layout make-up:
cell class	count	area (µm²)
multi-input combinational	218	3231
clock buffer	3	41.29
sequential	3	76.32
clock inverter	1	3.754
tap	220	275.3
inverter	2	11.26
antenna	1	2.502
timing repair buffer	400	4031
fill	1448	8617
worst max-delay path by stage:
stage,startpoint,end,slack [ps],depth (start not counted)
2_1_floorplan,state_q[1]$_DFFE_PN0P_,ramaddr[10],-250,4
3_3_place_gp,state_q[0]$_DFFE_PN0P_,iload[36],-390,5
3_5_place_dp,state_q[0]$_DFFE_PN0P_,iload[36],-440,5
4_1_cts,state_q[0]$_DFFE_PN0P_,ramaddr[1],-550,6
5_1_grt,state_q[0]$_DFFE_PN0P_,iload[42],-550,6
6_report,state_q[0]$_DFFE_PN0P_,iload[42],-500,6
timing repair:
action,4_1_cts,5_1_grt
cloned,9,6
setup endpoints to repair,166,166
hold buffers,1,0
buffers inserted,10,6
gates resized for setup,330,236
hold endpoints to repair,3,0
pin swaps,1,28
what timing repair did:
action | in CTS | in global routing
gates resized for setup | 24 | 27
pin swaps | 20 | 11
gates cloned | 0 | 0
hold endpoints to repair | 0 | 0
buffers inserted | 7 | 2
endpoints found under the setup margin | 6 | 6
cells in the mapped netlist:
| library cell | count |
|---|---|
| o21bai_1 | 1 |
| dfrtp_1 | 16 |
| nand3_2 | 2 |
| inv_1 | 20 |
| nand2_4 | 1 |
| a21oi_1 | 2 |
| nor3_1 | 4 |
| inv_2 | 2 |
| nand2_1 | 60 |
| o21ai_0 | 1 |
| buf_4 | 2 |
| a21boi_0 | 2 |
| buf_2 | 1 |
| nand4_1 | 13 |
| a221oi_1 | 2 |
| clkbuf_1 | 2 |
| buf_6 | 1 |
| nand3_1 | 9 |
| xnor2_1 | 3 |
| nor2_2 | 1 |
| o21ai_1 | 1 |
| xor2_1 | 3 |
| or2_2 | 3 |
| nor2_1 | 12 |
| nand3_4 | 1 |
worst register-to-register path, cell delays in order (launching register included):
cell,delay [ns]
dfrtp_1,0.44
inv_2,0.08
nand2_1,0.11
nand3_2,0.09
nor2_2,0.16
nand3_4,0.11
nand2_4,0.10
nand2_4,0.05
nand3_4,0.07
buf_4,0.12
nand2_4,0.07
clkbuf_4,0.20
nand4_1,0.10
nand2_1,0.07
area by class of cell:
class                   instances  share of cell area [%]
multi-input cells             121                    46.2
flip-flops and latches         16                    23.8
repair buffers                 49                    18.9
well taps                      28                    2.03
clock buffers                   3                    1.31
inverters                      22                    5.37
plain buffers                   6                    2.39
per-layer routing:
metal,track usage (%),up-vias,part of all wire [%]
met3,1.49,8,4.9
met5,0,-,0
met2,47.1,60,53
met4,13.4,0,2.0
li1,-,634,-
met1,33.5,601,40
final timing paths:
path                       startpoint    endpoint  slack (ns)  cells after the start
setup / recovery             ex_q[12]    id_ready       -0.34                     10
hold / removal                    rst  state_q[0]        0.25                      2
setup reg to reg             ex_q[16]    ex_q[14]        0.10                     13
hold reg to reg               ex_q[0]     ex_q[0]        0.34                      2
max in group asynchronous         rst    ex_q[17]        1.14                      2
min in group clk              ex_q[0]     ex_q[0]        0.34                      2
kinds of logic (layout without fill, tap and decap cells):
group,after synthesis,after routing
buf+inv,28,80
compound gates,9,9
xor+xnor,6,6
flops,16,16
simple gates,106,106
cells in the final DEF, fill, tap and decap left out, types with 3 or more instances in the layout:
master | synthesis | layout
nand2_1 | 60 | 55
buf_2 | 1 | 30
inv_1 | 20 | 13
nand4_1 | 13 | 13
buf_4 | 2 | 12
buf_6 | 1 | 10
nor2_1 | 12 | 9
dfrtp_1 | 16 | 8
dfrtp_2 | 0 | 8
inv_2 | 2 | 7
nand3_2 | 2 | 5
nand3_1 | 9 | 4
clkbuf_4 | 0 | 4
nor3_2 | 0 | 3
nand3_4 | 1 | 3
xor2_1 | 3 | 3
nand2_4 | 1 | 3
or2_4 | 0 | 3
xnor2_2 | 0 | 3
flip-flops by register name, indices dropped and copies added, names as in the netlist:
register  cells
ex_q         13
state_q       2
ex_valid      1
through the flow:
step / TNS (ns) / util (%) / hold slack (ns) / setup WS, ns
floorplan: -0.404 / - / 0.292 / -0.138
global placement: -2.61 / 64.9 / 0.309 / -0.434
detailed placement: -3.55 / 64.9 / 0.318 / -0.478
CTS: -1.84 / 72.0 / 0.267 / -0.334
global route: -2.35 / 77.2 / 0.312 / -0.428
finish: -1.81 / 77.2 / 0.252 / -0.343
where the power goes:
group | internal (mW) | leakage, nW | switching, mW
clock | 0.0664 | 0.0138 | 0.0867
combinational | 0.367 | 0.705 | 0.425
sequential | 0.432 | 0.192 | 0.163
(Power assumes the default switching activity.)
===== config.mk =====
export PLATFORM = sky130hd
export DESIGN_NAME = hdb3enc
export DESIGN_NICKNAME = d
export VERILOG_FILES = /design/src/rtl/hdb3enc.sv
export SDC_FILE = /design/constraint.sdc
export NUM_CORES = 1
export LEC_CHECK = 0
export BUFFER_PORTS_ARGS = -buffer_cell sky130_fd_sc_hd__buf_4
export CORE_MARGIN = 2
export CORE_UTILIZATION = 35
export CTS_CLUSTER_DIAMETER = 40
export DETAILED_ROUTE_END_ITERATION = 10
export PLACE_DENSITY_LB_ADDON = 0.3
export SLEW_MARGIN = 20
export SYNTH_ARGS = -nofsm -noshare
export SYNTH_HDL_FRONTEND = slang
export SYNTH_SLANG_ARGS = --single-unit

===== constraint.sdc =====
create_clock -name clk2 -period 1.1 [get_ports clk2]
set_input_delay 0.055 -clock clk2 [delete_from_list [all_inputs] [get_ports clk2]]
set_output_delay 0.055 -clock clk2 [all_outputs]
set_load 0.02 [all_outputs]

===== src/rtl/hdb3enc.sv =====
// HDB3 / AMI line encoder for the E1 transmit path: NRZ serin in, dual-rail pos/neg out.
// Optional all-ones AIS override is compiled in when HDB3ENC_AIS_EN is defined.
module hdb3enc (
  input  logic clk2,
  input  logic rst,
  input  logic serin,
  input  logic amisel,
  input  logic ais,
  output logic pos,
  output logic neg,
  output logic vflag
);

  typedef enum logic [1:0] {
    TAG_DATA = 2'd0,
    TAG_B    = 2'd1,
    TAG_V    = 2'd2
  } tag_t;

  logic [3:0] dbit;
  tag_t       dtag [4];
  logic [1:0] zc;
  logic       parity;
  logic       lastpol;
  logic       din;
  logic       trigger;
  logic       d3mark;
  logic       d3viol;
  logic       pareff;

`ifdef HDB3ENC_AIS_EN
  assign din = ais | serin;
`else
  logic unused_ais;
  assign unused_ais = ais;
  assign din = serin;
`endif

  // The B/space decision must count the mark leaving d3 on this same edge,
  // and a V leaving d3 now means the count restarts from zero.
  always_comb begin
    d3mark  = (dtag[3] == TAG_B) || ((dtag[3] == TAG_DATA) && dbit[3]);
    d3viol  = (dtag[3] == TAG_V);
    pareff  = d3viol ? 1'b0 : (parity ^ d3mark);
    trigger = !amisel && !din && (zc == 2'd3);
  end

  always_ff @(posedge clk2) begin
    if (rst) begin
      dbit    <= '0;
      dtag    <= '{TAG_DATA, TAG_DATA, TAG_DATA, TAG_DATA};
      zc      <= '0;
      parity  <= 1'b0;
      lastpol <= 1'b0;
      pos     <= 1'b0;
      neg     <= 1'b0;
      vflag   <= 1'b0;
    end else begin
      dbit    <= {dbit[2:0], din};
      dtag[0] <= trigger ? TAG_V : TAG_DATA;
      dtag[1] <= dtag[0];
      dtag[2] <= dtag[1];
      dtag[3] <= (trigger && !pareff) ? TAG_B : dtag[2];

      if (din || trigger)
        zc <= '0;
      else if (zc != 2'd3)
        zc <= zc + 2'd1;

      if (d3viol)
        parity <= 1'b0;
      else if (d3mark)
        parity <= ~parity;

      // lastpol = 1 means the previous mark went out on pos
      if (d3mark)
        lastpol <= ~lastpol;

      pos   <= (d3mark && !lastpol) || (d3viol && lastpol);
      neg   <= (d3mark && lastpol)  || (d3viol && !lastpol);
      vflag <= d3viol;
    end
  end

endmodule


==> out/metrics.cfg <==
[worst_setup_path]
cpPeakStageDelay_ns=0.35
critPathKind=reg -> reg
cp_max_fo=2
worst_ep_arrival_time_ns=1.21
required_ns=1.27
cp_slowest_cell=dfxtp_1
cp_cell_sequence=ha_2 > nor2b_1 > a31oi_1 > nor3_1
startpoint_type=flip-flop
end_kind=flip-flop

[placed_design]
place_ws_ns=0.05410
io_buffer_count=6
dpl.hpwl_um=486.8
dp.cells=71
placed_area_um2=605.6
gp_congestion=0.6966

[die]
ios=8
rows=14
coreArea_um2=1489
die_area_um2=1887
die_h_um=43.44
start_util_pct=36.55
die_x_um=43.44

[cts]
clockBufferDepth=2
cts.sinks=16
post-cts-setup-buffers=0
cts_max_level=1
clkLatencyLatePin_ns=0.27
cts_buffers=3
cts_root_buf=clkbuf_4
clk_pin_slew_ns=0.09
cts_tree=yes

[routing]
post_drt_via_cell_ratio=4.747
drtIter0Drc=0
postRouteAntennaNets=0
routed_wl_um=745
avgRoutedWirePerCell_um=9.933
dr.pass1.iters=1
drc=0
routed-via-count=356

[yosys]
ys.warnings.count=0
ys_ff_latch=16
ys_seq_area_share_pct=58.85
netlist-cell-type-count=18
netlist_area_um2=544.3
synth_cells=50
synth_nets=56
syn_avg_cell_area_um2=10.89

[power_and_ir_drop]
power.leakage_nw=0.2464
irDropWorstVdd_uv=925.3
power.density_nw_per_um2=1446

[job]
max-cap-violations=0

[cells_and_area]
fin_util_pct=43.45
nFillCells=151
final_cell_count_no_fill=75
area_growth_pct=18.85
diodes=0
final_area_um2=646.9
nets=67
drive_gt1_share_pct=25.42

[timing]
rsz0062_at_grt=false
period_needed_ns=1.039
relSlewSlack_pct=86.73
hold_viol=0
fin_skew_ns=0.003689
worst_slack_ns=0.06075
tns_ns=0
max_freq_ghz=0.9622
period_share_pct=94.48
slew_viol_final=0
worst_pin_slew_ns=0.1975
final-setup-viol-count=0

[grt]
grt_pass1_wl_mm=1.242
first_global_vias=298
grt_usage_pct=8.942
grt_max_degree=16
antenna_found_initial=0
grt-ovfl-total=0

[status]
status=finished, final reports clean

[hold_path]
min_path_type=in -> reg

## area by class of cell
class                   instances  area [um2]  area share (%)
clock buffers                   3       22.52           3.482
well taps                      16       20.02           3.095
flip-flops and latches         16       321.6           49.71
repair buffers                  7       55.05           8.511
multi-input cells              33       227.7           35.20
## state kept, by name, indices dropped and copies added, names as in the netlist
signal   cells
dtag         5
zc           2
parity       1
dbit         4
pos          1
vflag        1
neg          1
lastpol      1
## cells by family (layout without fill, tap and decap cells)
| group | Yosys count | in the layout | synth area share [%] |
|---|---|---|---|
| adder cells (fa/ha/maj) | 1 | 1 | 2.298 |
| buffers and inverters | 1 | 10 | 0.6890 |
| flip-flops | 16 | 16 | 58.85 |
| AO/OA/AOI/OAI | 8 | 8 | 12.41 |
| AND/OR/NAND/NOR | 23 | 23 | 24.14 |
| XOR/XNOR | 1 | 1 | 1.609 |
## cells in the final DEF (no fill, tap or decap)
| cell | netlist | routed |
|---|---|---|
| nand3b_1 | 1 | 1 |
| nand3_1 | 1 | 1 |
| nor2b_1 | 7 | 7 |
| clkbuf_4 | 0 | 3 |
| and2_1 | 1 | 1 |
| o21a_1 | 1 | 1 |
| dfxtp_1 | 16 | 15 |
| nor3_2 | 0 | 1 |
| dlygate4sd3_1 | 0 | 1 |
| xnor2_1 | 1 | 1 |
| nor3_1 | 4 | 3 |
| a31oi_1 | 1 | 1 |
| nand2b_1 | 3 | 3 |
| o21ba_4 | 1 | 1 |
| ha_2 | 0 | 1 |
| dfxtp_2 | 0 | 1 |
| nor3b_1 | 2 | 2 |
| o22ai_2 | 1 | 1 |
| buf_4 | 0 | 6 |
| a21bo_2 | 1 | 1 |
| a21oi_1 | 3 | 3 |
| nor2_1 | 4 | 4 |
## timing repair
action | 4_1_cts | 5_1_grt
resized for setup | 0 | 3
hold endpoints to repair | 3 | 0
hold buffers | 1 | 0
setup endpoints to repair | 0 | 1
## metrics by stage
step	power (W)	hold slack [ns]
after floorplan	0.0006342	0.1266
after global placement	0.0006516	0.2652
after detailed placement	0.0006533	0.2706
after CTS	0.0009454	0.04470
after global routing	0.0009764	0.05730
final	0.0009352	0.05519
## worst paths after layout
path | to | slack [ns] | depth (start not counted) | startpoint
worst max register to register | zc[1] | 0.06 | 4 | zc[1]
worst min-delay path | pos | 0.06 | 2 | rst
worst max-delay path | zc[1] | 0.06 | 4 | zc[1]
worst min register to register | dtag[1] | 0.44 | 2 | dtag[3]
## where the power goes
| group | internal (W) | total [W] | leakage (nW) | switching (W) |
|---|---|---|---|---|
| registers | 0.000590 | 0.000595 | 0.130 | 0.00000538 |
| clock network | 0.000127 | 0.000292 | 0.0138 | 0.000165 |
| logic | 0.0000257 | 0.0000480 | 0.102 | 0.0000223 |
| total | 0.000742 | 0.000935 | 0.246 | 0.000193 |
## worst max-delay path: cells and delay by family (launching register included)
family                   cells  cell delay [ns]
flip-flops                   1             0.35
adder cells (fa/ha/maj)      1             0.27
AND/OR/NAND/NOR              2             0.19
AO/OA/AOI/OAI                1             0.13
## Yosys cell counts
cell type / n / share of area, %
clkbuf_1: 1 / 0.69
nor2_1: 4 / 2.8
ha_1: 1 / 2.3
nor2b_1: 7 / 8.0
o21ba_4: 1 / 3.0
nor3b_1: 2 / 2.8
dfxtp_1: 16 / 59
and2_1: 1 / 1.2
a21bo_2: 1 / 1.8
nand3b_1: 1 / 1.4
xnor2_1: 1 / 1.6
a21oi_1: 3 / 2.8
o22ai_2: 1 / 2.3
nand2b_1: 3 / 3.4
o21a_1: 1 / 1.4
a31oi_1: 1 / 1.2
nor3_1: 4 / 3.7
nand3_1: 1 / 0.92
## layer usage
layer | wire [um] | global-route usage (%) | share of wire, % | vias up
met4 | 0 | 1.818 | 0 | 0
met1 | 392 | 10.82 | 53 | 161
li1 | - | - | - | 189
met3 | 30 | 6.250 | 4.0 | 0
met5 | 0 | 0 | 0 | -
met2 | 321 | 13.13 | 43 | 6
(Power assumes the default switching activity.)
$ cat src/rtl/uart_rx_fifo_pkg.sv
// Shared types and constants for the UART receive path: FSM states, byte type,
// default timing and the LSB-first shift helper.
package uart_rx_fifo_pkg;

  localparam int unsigned FRAME_W        = 8;
  localparam int unsigned DEF_BAUD_DIV   = 434;
  localparam int unsigned DEF_FIFO_DEPTH = 4;

  typedef logic [FRAME_W-1:0] rx_byte_t;

  typedef enum logic [2:0] {
    ST_IDLE  = 3'd0,
    ST_START = 3'd1,
    ST_DATA  = 3'd2,
    ST_STOP  = 3'd3,
    ST_BREAK = 3'd4
  } rx_state_e;

  // Serial data arrives LSB first, so new bits enter at the MSB end.
  function automatic rx_byte_t shift_in(rx_byte_t sr, logic bit_in);
    return {bit_in, sr[FRAME_W-1:1]};
  endfunction

endpackage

-=-=-

#### [Your task]
Of the lines above, output exactly those from the line bearing "gates cloned | 0 | 0" through the line bearing "a21boi_0 | 2 |", inclusive.

#### [Answer for the task]
gates cloned | 0 | 0
hold endpoints to repair | 0 | 0
buffers inserted | 7 | 2
endpoints found under the setup margin | 6 | 6
cells in the mapped netlist:
| library cell | count |
|---|---|
| o21bai_1 | 1 |
| dfrtp_1 | 16 |
| nand3_2 | 2 |
| inv_1 | 20 |
| nand2_4 | 1 |
| a21oi_1 | 2 |
| nor3_1 | 4 |
| inv_2 | 2 |
| nand2_1 | 60 |
| o21ai_0 | 1 |
| buf_4 | 2 |
| a21boi_0 | 2 |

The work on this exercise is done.